`src/include/cam_params.svh`:
```
`ifndef CAM_PARAMS_SVH
`define CAM_PARAMS_SVH

// frame geometry
`define CAM_ROWS 34
`define CAM_COLS 26
`define CAM_FRAME_BYTES 884

// one pass is 34 row slots plus 10 idle gaps
`define CAM_SLOTS 44

`define CAM_SYNC 8'h5A

// reset values of the config registers
`define CAM_DIV_DEFAULT 16'd16
`define CAM_PASS_DEFAULT 2'd3

// smallest divisor that still leaves a usable mid-bit point
`define CAM_DIV_MIN 16'd4

`endif

```
`src/hw/uart_rx.sv`:
```
`timescale 1ns/1ps
`include "cam_params.svh"

module uart_rx (
  input  logic        clk,
  input  logic        rst_n,
  input  logic        rx,
  input  logic [15:0] baud_div,
  output logic [7:0]  rx_byte,
  output logic        rx_strobe
);

  typedef enum logic [1:0] {S_IDLE, S_START, S_DATA, S_STOP} rx_state_t;

  rx_state_t   state;
  logic [2:0]  rx_sync;  // two sync flops plus one for edge history
  logic [15:0] div_q;    // divisor frozen for the whole byte
  logic [15:0] bit_cnt;
  logic [2:0]  bit_idx;
  logic [7:0]  shift;
  logic        rx_s;
  logic        start_edge;
  logic        half_done;
  logic        bit_done;

  assign rx_s       = rx_sync[1];
  assign start_edge = rx_sync[2] & ~rx_sync[1];
  assign half_done  = bit_cnt == ({1'b0, div_q[15:1]} - 16'd1);
  assign bit_done   = bit_cnt == (div_q - 16'd1);

  always_ff @(posedge clk or negedge rst_n) begin
    if (!rst_n) begin
      rx_sync <= 3'b111;  // line idles high
    end else begin
      rx_sync <= {rx_sync[1:0], rx};
    end
  end

  always_ff @(posedge clk or negedge rst_n) begin
    if (!rst_n) begin
      state     <= S_IDLE;
      div_q     <= `CAM_DIV_DEFAULT;
      bit_cnt   <= 16'd0;
      bit_idx   <= 3'd0;
      rx_strobe <= 1'b0;
    end else begin
      rx_strobe <= 1'b0;
      case (state)
        S_IDLE: begin
          if (start_edge) begin
            div_q   <= baud_div;  // new divisor only applies here
            bit_cnt <= 16'd0;
            state   <= S_START;
          end
        end
        S_START: begin
          if (half_done) begin
            bit_cnt <= 16'd0;
            bit_idx <= 3'd0;
            state   <= rx_s ? S_IDLE : S_DATA;  // high at mid-bit was a glitch
          end else begin
            bit_cnt <= bit_cnt + 16'd1;
          end
        end
        S_DATA: begin
          if (bit_done) begin
            bit_cnt <= 16'd0;
            bit_idx <= bit_idx + 3'd1;
            if (bit_idx == 3'd7) begin
              state <= S_STOP;
            end
          end else begin
            bit_cnt <= bit_cnt + 16'd1;
          end
        end
        S_STOP: begin
          if (bit_done) begin
            state     <= S_IDLE;
            rx_strobe <= rx_s;  // low stop bit drops the byte
          end else begin
            bit_cnt <= bit_cnt + 16'd1;
          end
        end
        default: state <= S_IDLE;
      endcase
    end
  end

  always_ff @(posedge clk) begin
    if (state == S_DATA && bit_done) begin
      shift <= {rx_s, shift[7:1]};  // lsb first
    end
    if (state == S_STOP && bit_done && rx_s) begin
      rx_byte <= shift;
    end
  end

  a_strobe_single: assert property (@(posedge clk) disable iff (!rst_n)
    rx_strobe |=> !rx_strobe);

endmodule

```
`config.mk`:
```
export PLATFORM = sky130hd
export DESIGN_NAME = uart_rx
export DESIGN_NICKNAME = d
export VERILOG_FILES = /design/src/hw/uart_rx.sv
export VERILOG_INCLUDE_DIRS = /design/src /design/src/include
export SDC_FILE = /design/constraint.sdc
export NUM_CORES = 1
export LEC_CHECK = 0
export BUFFER_PORTS_ARGS = -buffer_cell sky130_fd_sc_hd__clkbuf_2
export CORE_ASPECT_RATIO = 0.6
export CORE_MARGIN = 4
export CORE_UTILIZATION = 35
export CTS_CLUSTER_SIZE = 25
export DETAILED_ROUTE_END_ITERATION = 16
export SETUP_SLACK_MARGIN = 0.4
export SYNTH_ARGS = -nofsm -noshare
export SYNTH_HDL_FRONTEND = slang
export SYNTH_SLANG_ARGS = --single-unit
```
`constraint.sdc`:
```
create_clock -name clk -period 3.85 [get_ports clk]
set_input_delay 0.9625 -clock clk [delete_from_list [all_inputs] [get_ports clk]]
set_output_delay 0.9625 -clock clk [all_outputs]
set_load 0.05 [all_outputs]
```
==> run metrics, run 1 <==
status finished clean; IO Pins 28; P&R area growth vs syn 16.15%; Routed WL 8392 µm; Yosys cell types 62; most frequent cells in the layout dfrtp_1, nand2_1, clkbuf_2; Synth area leader dfrtp_1; Largest stage delay, worst path between 400 and 500 ps; Avg WL per Cell 16.49 µm; Clock power frac 38.9%; Iteration-0 DRC Markers ~240; CP top delay family simple AND/OR/NAND/NOR gates; first-pass iteration count of the detailed router 5; Hold Path Depth 0; Min-Delay Endpoint rx_sync[1]; Peak VDD IR 281.0 µV; CP Capture Type flip-flop; total power draw 2002 µW; net switching power 634.5 µW; RSZ-0062 raised after global routing false; worst slew pin tran between 700 and 800 ps; die height 85.47 µm; worst clock skew approximately 6.6 ps; critical path cell sequence inv_1 > ha_1 > or3b_4 > o41ai_2 > o221ai_1 > nor4_2 > nand4_2 > a22o_4 > buf_4 > a21oi_1 > mux2i_1; required time of the critical path 4050 ps; FF-to-FF Start div_q[2]; GR Util All Layers around 15%; syn nets ~380; Max Slew Vio Count 0; hold_sp rx_sync[0]; CTS buffer count 9; R2R depth 11; H-tree Lvls 3; Final ANT Viol Nets 0; Worst Setup Start Kind flip-flop; die width 137.1 µm; post-layout min period 3264 ps; leakage power 0.001652 µW; Placer Congestion 0.9328; clk_lat worst skew around 330 ps; relative slew slack roughly 52%; Final Hold Violating Endpoints 0; initial antenna violation count 0; Longest Clk Path Bufs 2; largest net degree at the start of global routing 26; dpl hpwl about 6400 µm; commonest non-fill, non-tap cell in the layout dfrtp_1; cell area after synthesis between 3000 and 4000 µm²; Post-Syn Instances 357; # port buffers 27; Post-Syn Area per Cell 9.806 µm²; row count 27; first-pass GRT wire length 13570 µm; Core ar. 9459 µm²; crit share post-route between 80% and 90%; Sw Share 31.70%; PwrDens 492.3 nW/µm²; Comb pwr share 21.8%; final setup fails 0; CTS clock-pin slew for the worst setup and hold paths 50 ps; fmax 306.4 MHz; Post-synth EDFFs 16; clock tree from TritonCTS yes; setup tns final 0 ps; critical path type flip-flop to flip-flop; n_diodes 0; Buf/Inv on CP 2; vias in the first global route 2528; worst-path maximum fanout 17; post-synthesis async set-or-reset flop share 71.93%; vias per cell around 5.5; share of cells above drive strength 1 23.48%; CTS Root Cell clkbuf_16; Cell Int Power 1367 µW; top area cells in the synthesized netlist dfrtp_1, edfxtp_1, mux2_2; Final Instance Area 4066 µm²; post-synthesis register bit count 57; cts hold-fix bufs 0; Hold/Removal Path Class flip-flop to flip-flop; Yosys warnings 0; share of power burned in registers 39.3%; Remaining DRCs 0; dominant synthesized flop cell dfrtp_1; reg2reg end bit_cnt[2]; Initial Util between 30% and 40%; number of nets in the layout between 300 and 400; post-synthesis sequential area ratio 43.17%; die area approximately 12000 µm²; grt ovf 0; Vias ~2800; clock net sink count 57; Crit path arrival time ~3500 ps; Placement Cell Area 3739 µm²; Critical Path Slowest Stage Cell dfrtp_1; top-area cell type share of the netlist area 26.45%; reg-to-reg setup timing slack 590 ps; max-cap viol count 0
## area by class of cell
| cell class | instances | area (µm²) |
|---|---|---|
| Clock buffer | 9 | 225.2 |
| Sequential cell | 57 | 1511 |
| Multi-Input combinational cell | 257 | 1829 |
| Inverter | 12 | 45.04 |
| Timing Repair Buffer | 37 | 222.7 |
| Clock inverter | 7 | 70.07 |
| Fill cell | 902 | 5393 |
| Tap cell | 130 | 162.7 |
## registers in the layout (all words and copies together), names as in the netlist, named ones only
register   cells
shift          8
div_q         16
rx_strobe      1
rx_byte        8
state          1
rx_sync        3
bit_idx        3
bit_cnt       16
## repair_timing
action                     CTS  global route
setup endpoints to repair    0            25
resized for setup            0             5
setup buffers                0             1
## worst max-delay path by stage
stage	start	endpoint	slack, ps	cells after the start
6_report	div_q[2]	bit_cnt[2]	590	11
5_1_grt	div_q[2]	bit_cnt[4]	420	11
2_1_floorplan	div_q[1]	bit_idx[1]	730	10
4_1_cts	div_q[1]	rx_byte[5]	420	9
3_3_place_gp	div_q[1]	bit_cnt[2]	520	11
3_5_place_dp	div_q[1]	rx_byte[0]	440	9
## layer usage
metal	track usage [%]	share of wire, %	vias to the layer above
met4	3.895	0.69	0
li1	-	-	1332
met5	0	0	-
met2	18.90	39	103
met3	5.509	9.2	6
met1	24.03	51	1343
## metrics by stage
stage / hold WS, ps / std cells / util (%) / setup slack [ps]
2_1_floorplan: 345.2 / 357 / - / 727.4
3_3_place_gp: 345.7 / 492 / 39.52 / 524.7
3_5_place_dp: 346.8 / 492 / 39.52 / 443.8
4_1_cts: 354.1 / 508 / 42.65 / 419.6
5_1_grt: 359.0 / 509 / 42.99 / 415.8
6_report: 353.2 / 509 / 42.99 / 585.9
## cells in the mapped netlist (3+ instances only)
cell and n:
nor2b_1 5, a21oi_1 10, edfxtp_1 16, nor2_1 17, a22o_1 3, and3_1 8
ha_1 5, nand4_1 5, nor3_1 13, xor2_1 17, mux2_2 15, nand3b_1 7
nand3_1 21, dfrtp_1 37, inv_1 12, buf_2 7, o21ai_1 5, o21ai_0 13
dfstp_2 4, xnor2_1 19, nand2_1 29, nor4_1 8, and4_1 3, clkbuf_1 22
o211ai_1 4, a31oi_1 3, o21a_1 3, mux2i_1 4
## power by group through the flow
stage | Combinational, µW | Sequential, µW | Clock, µW
after detailed placement | 422 | 795 | 0
after CTS | 425 | 784 | 801
after global routing | 478 | 796 | 830
final | 437 | 786 | 778
after floorplan | 389 | 710 | 0
after global placement | 423 | 794 | 0
## cells by family after synthesis
group	count (synthesis)	share of synthesized area, %
and+or+nand+nor	136	22.77
AOI/OAI and AO/OA	61	12.22
DFF	57	43.17
buffers and inverters	43	5.075
xor gates and xnor gates	36	9.006
muxes	19	5.969
adders and majority gates	5	1.787
No activity file was read; power rests on OpenSTA's default activity.
==> run 2: changes to the inputs <==
Clock period 3.85 ns to 3.35 ns, I/O delays scaled along.
==> run 2 against run 1 <==
Compared with the run above: sequential share of layout area fell by 1.9 points; highest routed layer unchanged; first-iteration DRC count did not move; worst hold slack improved by 1.8 ps; routed wire length rose by 9.1%; critical path type unchanged; power rose by 18%; clock skew rose by 4.5 ps; final cell count rose by 2.8%; sequential power rose by 16%; via count rose by 3.3%.
==> run metrics, run 2 (synthesis gave the netlist of run 1 again) <==
critical path type flip-flop to flip-flop; max-cap viol count 0; fin cells 523; CTS Root Cell clkbuf_16; Avg WL per Cell between 15 and 20 µm; die height 85.47 µm; status finished clean; H-tree Lvls 3; Register Area 1515 µm²; clock tree from TritonCTS yes; Initial Util 37.01%; n_diodes 0; Remaining DRCs 0; Final Hold Violating Endpoints 0; vias per cell 5.501; CP Capture Type flip-flop; clock net sink count 57; GR Util All Layers 16.17%; share of power burned in registers between 30% and 40%; fmax 342.8 MHz; IO Pins 28; Inst Count DP approximately 500; dpl hpwl around 6400 µm; hold_sp rx_sync[0]; # port buffers 27; post-layout min period 2917 ps; reg2reg end bit_cnt[12]; Top Registers bit_cnt (16), div_q (16); worst clock skew 11.07 ps; fill count 922; reg-to-reg setup timing slack 430 ps; setup tns final 0 ps; vias in the first global route approximately 2600; Sw Share 34.27%; Comb pwr share 25.8%; number of nets in the layout 412; net switching power 807.3 µW; clk_lat worst skew roughly 340 ps; PwrDens 548.8 nW/µm²; Min-Delay Endpoint rx_sync[1]; initial antenna violation count 0; final setup fails 0; share of cells above drive strength 1 30.28%; required time of the critical path 3570 ps; worst-path maximum fanout 10; largest net degree at the start of global routing 42; Clock power frac 35.6%; total power draw roughly 2400 µW; Hold Path Depth 0; P&R area growth vs syn 22.59%; leakage power about 0.0018 µW; Longest Clk Path Bufs 2; first-pass GRT wire length ~14000 µm; commonest non-fill, non-tap cell in the layout dfrtp_1; Crit path arrival time about 3100 ps; Cell Int Power 1548 µW; most frequent cells in the layout dfrtp_1, nand2_1, clkbuf_2; CTS buffer count 9; row count 27; Core ar. 9459 µm²; Vias 2877; Hold/Removal Path Class flip-flop to flip-flop; crit share post-route 87.09%; die area about 12000 µm²; Peak VDD IR 303.4 µV; Iteration-0 DRC Markers 243; Routed WL 9157 µm; multi-input logic area about 2000 µm²; worst slew pin tran around 1100 ps; Final ANT Viol Nets 0; die width between 100 and 150 µm; first-pass iteration count of the detailed router 5; Worst Setup Start Kind flip-flop; RSZ-0062 raised after global routing true; CTS clock-pin slew for the worst setup and hold paths roughly 50 ps; R2R depth 9; FF-to-FF Start div_q[12]; relative slew slack between 20 and 30%; grt ovf 0; Max Slew Vio Count 0; hold slack 355.0 ps; Placer Congestion roughly 0.93
run 2: worst max-delay path by stage:
stage	cells after the start	end	start	slack, ps
after floorplan	10	bit_idx[1]	div_q[1]	400
after global placement	9	bit_cnt[2]	div_q[3]	70
after detailed placement	9	bit_cnt[2]	div_q[3]	70
after CTS	9	bit_cnt[2]	div_q[3]	410
after global routing	10	bit_cnt[12]	div_q[2]	310
final	9	bit_cnt[12]	div_q[12]	430
run 2: area by class of cell:
class / count / share of cell area, %
inverter: 12 / 1.050
clock buffer: 9 / 5.248
sequential: 57 / 35.31
multi-input combinational: 257 / 45.54
clock inverter: 7 / 1.108
timing repair buffer: 51 / 7.959
tap: 130 / 3.790
run 2: critical path, stage by stage (launching register included):
cell and delay (ps):
dfrtp_1 490, nor4_1 750, nand4_1 170, o211ai_1 140, o2111a_1 260, nand4_1 220, a22o_4 330, buf_6 120
a21o_1 140, a22o_1 170
run 2: layer usage:
layer | vias up | track usage, % | share of wire (%)
met5 | - | 0 | 0
met4 | 0 | 4.257 | 1.2
met3 | 12 | 9.242 | 12
met2 | 122 | 19.34 | 39
met1 | 1380 | 24.00 | 48
li1 | 1363 | - | -
run 2: repair_timing:
item	in CTS	in global routing
endpoints found under the setup margin	36	36
setup buffers	1	7
pin swaps	4	8
gates cloned	0	1
resized for setup	15	21
hold buffers	0	0
run 2: per-stage QoR:
| step | cell area, µm² | setup slack [ps] | utilization, % |
|---|---|---|---|
| 2_1_floorplan | 3507 | 404.0 | - |
| 3_3_place_gp | 3790 | 69.83 | 40.07 |
| 3_5_place_dp | 3790 | 67.79 | 40.07 |
| 4_1_cts | 4144 | 405.4 | 43.81 |
| 5_1_grt | 4292 | 314.5 | 45.37 |
| 6_report | 4292 | 432.6 | 45.37 |
run 2: power groups by stage:
stage          Clock (µW)  Combinational (µW)  Sequential (µW)
3_3_place_gp            0                 497              914
2_1_floorplan           0                 447              816
4_1_cts               867                 534              907
6_report              839                 607              910
5_1_grt               894                 659              921
3_5_place_dp            0                 505              914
§
Required work:
Copy each line of the listing that includes "plus".

Task answer:
// one pass is 34 row slots plus 10 idle gaps
  logic [2:0]  rx_sync;  // two sync flops plus one for edge history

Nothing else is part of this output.